“Ringrazio il Presidente del Consiglio per la fiducia, per i delicati e impegnativi incarichi oggi conferitimi ai fini della gestione dell’emergenza immigrazione, e anche per l’affetto più volte manifestato in questi giorni, per me politicamente difficili. Alla stregua delle recenti decisioni del Governo

e della conferma degli impegni che ero stato autorizzato ad assumere, ritiro le dimissioni da sottosegretario all’Interno, essendo venute meno le ragioni che le hanno motivate.” Lo comunica in una nota l’on. Alfredo Mantovano. “In particolare, ho apprezzato la decisione di riconoscere il permesso di soggiorno per motivi umanitari, lo sforzo per  una equa ripartizione territoriale dei clandestini, e non soltanto dei profughi, unitamente a concreti segnali di ridimensionamento di alcuni siti individuati nel Sud d’Italia, a cominciare da Manduria, dalla quale già oggi è stata smontata una parte significativa di tende.

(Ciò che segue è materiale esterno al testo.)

--- src/hdl/ssm_ram.sv ---
// ----------------------------------------------------------------------------
// ssm_ram
// generic single port ram with registered read
// ----------------------------------------------------------------------------
module ssm_ram #(
	parameter int WIDTH = 8,
	parameter int DEPTH = 256,
	localparam int ADDR_W = $clog2(DEPTH)
) (
	input  logic              clk,
	input  logic              we,
	input  logic [ADDR_W-1:0] addr,
	input  logic [WIDTH-1:0]  wdata,
	output logic [WIDTH-1:0]  rdata
);

	logic [WIDTH-1:0] mem_q [DEPTH];
	logic [WIDTH-1:0] rdata_q;

	always_ff @(posedge clk) begin
		if (we) begin
			mem_q[addr] <= wdata;
		end
		rdata_q <= mem_q[addr];
	end

	assign rdata = rdata_q;

endmodule
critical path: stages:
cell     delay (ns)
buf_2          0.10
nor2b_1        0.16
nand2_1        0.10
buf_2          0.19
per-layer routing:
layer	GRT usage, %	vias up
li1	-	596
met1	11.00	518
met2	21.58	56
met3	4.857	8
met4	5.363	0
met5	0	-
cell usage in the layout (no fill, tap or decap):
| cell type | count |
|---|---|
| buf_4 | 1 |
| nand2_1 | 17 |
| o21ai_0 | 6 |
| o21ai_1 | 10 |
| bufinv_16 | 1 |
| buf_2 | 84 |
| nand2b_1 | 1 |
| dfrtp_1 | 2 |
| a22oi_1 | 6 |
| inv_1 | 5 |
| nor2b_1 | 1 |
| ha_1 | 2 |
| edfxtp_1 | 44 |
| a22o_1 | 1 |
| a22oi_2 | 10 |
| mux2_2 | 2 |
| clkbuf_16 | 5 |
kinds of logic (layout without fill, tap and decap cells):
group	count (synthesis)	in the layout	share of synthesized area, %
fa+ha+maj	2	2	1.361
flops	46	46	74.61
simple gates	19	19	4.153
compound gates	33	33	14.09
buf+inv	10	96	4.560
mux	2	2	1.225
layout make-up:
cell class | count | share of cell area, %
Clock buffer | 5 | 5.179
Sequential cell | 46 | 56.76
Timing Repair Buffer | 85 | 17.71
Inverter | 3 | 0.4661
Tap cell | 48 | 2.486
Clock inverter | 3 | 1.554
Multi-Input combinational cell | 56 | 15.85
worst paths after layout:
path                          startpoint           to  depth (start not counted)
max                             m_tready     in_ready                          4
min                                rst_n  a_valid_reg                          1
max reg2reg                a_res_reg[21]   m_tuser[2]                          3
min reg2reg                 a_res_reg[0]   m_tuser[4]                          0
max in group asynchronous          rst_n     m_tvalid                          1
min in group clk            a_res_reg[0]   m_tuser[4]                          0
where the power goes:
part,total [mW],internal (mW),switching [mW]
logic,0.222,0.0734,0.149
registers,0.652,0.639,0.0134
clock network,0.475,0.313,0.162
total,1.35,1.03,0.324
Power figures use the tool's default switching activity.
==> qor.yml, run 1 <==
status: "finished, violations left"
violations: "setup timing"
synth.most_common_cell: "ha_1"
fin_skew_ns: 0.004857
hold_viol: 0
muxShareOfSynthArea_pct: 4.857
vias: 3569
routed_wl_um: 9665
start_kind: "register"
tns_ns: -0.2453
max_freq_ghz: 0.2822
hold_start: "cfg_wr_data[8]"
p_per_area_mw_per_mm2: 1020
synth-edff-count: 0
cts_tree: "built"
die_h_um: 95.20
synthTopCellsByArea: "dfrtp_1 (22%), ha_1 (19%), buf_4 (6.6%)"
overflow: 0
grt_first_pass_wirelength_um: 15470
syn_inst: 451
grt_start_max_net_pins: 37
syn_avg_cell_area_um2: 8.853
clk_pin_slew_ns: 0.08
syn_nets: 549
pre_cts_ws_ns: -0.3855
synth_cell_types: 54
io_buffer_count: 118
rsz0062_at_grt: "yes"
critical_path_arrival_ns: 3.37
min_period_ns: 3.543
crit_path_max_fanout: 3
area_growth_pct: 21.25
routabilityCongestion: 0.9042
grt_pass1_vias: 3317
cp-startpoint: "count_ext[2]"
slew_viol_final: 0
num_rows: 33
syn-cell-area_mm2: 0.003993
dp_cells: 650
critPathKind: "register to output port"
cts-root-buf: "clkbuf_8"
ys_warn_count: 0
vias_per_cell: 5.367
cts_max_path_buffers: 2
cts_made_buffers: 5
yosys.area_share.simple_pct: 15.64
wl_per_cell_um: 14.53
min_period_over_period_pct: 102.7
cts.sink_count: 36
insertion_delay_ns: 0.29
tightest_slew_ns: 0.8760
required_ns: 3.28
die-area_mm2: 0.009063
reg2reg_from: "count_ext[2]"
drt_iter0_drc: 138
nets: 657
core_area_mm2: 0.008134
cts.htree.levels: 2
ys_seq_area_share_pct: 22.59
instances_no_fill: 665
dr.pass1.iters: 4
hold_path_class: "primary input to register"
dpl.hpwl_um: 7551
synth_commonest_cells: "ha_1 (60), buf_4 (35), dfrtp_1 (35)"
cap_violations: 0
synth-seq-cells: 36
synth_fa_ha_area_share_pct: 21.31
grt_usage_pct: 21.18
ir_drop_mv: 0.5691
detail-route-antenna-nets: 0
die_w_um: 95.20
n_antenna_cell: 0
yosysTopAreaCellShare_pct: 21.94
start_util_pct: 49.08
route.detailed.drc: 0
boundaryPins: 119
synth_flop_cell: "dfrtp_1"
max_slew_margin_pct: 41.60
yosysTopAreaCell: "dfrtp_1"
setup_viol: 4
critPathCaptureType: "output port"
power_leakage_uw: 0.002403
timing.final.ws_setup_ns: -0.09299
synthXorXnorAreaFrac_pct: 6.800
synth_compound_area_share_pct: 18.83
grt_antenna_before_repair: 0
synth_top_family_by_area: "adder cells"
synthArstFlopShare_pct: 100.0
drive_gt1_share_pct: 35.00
$ cat src/tpmd_pkg.sv
// Shared types and constants for the touch-pad matrix debouncer.
package tpmd_pkg;

   localparam int ROW_WIDTH      = 2;
   localparam int COL_BITS_WIDTH = 3;
   localparam int KEY_WIDTH      = 4;
   localparam int CSR_IDX_WIDTH  = 2;
   localparam int CFG_WIDTH      = 4;

   // Register indexes on the csr port
   localparam logic [CSR_IDX_WIDTH-1:0] REG_COUNT_FLOOR   = 2'd0;
   localparam logic [CSR_IDX_WIDTH-1:0] REG_COUNT_CEILING = 2'd1;
   localparam logic [CSR_IDX_WIDTH-1:0] REG_RELEASE_BELOW = 2'd2;
   localparam logic [CSR_IDX_WIDTH-1:0] REG_PRESS_ABOVE   = 2'd3;

   // Register reset values
   localparam logic [CFG_WIDTH-1:0] FLOOR_RESET   = 4'd2;
   localparam logic [CFG_WIDTH-1:0] CEILING_RESET = 4'd6;
   localparam logic [CFG_WIDTH-1:0] RELEASE_RESET = 4'd3;
   localparam logic [CFG_WIDTH-1:0] PRESS_RESET   = 4'd5;

   typedef struct packed {
      logic [CFG_WIDTH-1:0] count_floor;
      logic [CFG_WIDTH-1:0] count_ceiling;
      logic [CFG_WIDTH-1:0] release_below;
      logic [CFG_WIDTH-1:0] press_above;
   } cfg_type;

endpackage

Tutto questo, insieme col consenso ampio riscontrato anche fra i parlamentari del Pdl, col documento dei 62 pubblicato qualche giorno fa, ha conferito significato a un gesto che per me è stato anche umanamente difficile. Oltre che il Presidente del Consiglio e i parlamentari sottoscrittori del documento in questione, ringrazio per la sua vicinanza il sindaco di Roma Gianni Alemanno. Ho sentito telefonicamente il ministro dell’Interno Roberto Maroni, che vedrò fra breve per riprendere il lavoro comune. Incontrerò nelle prossime ore il sindaco di Manduria Paolo Tommasino, per riprendere l’esame dei progetti di rafforzamento della sicurezza di quel territorio, che avevamo interrotto la scorsa settimana.”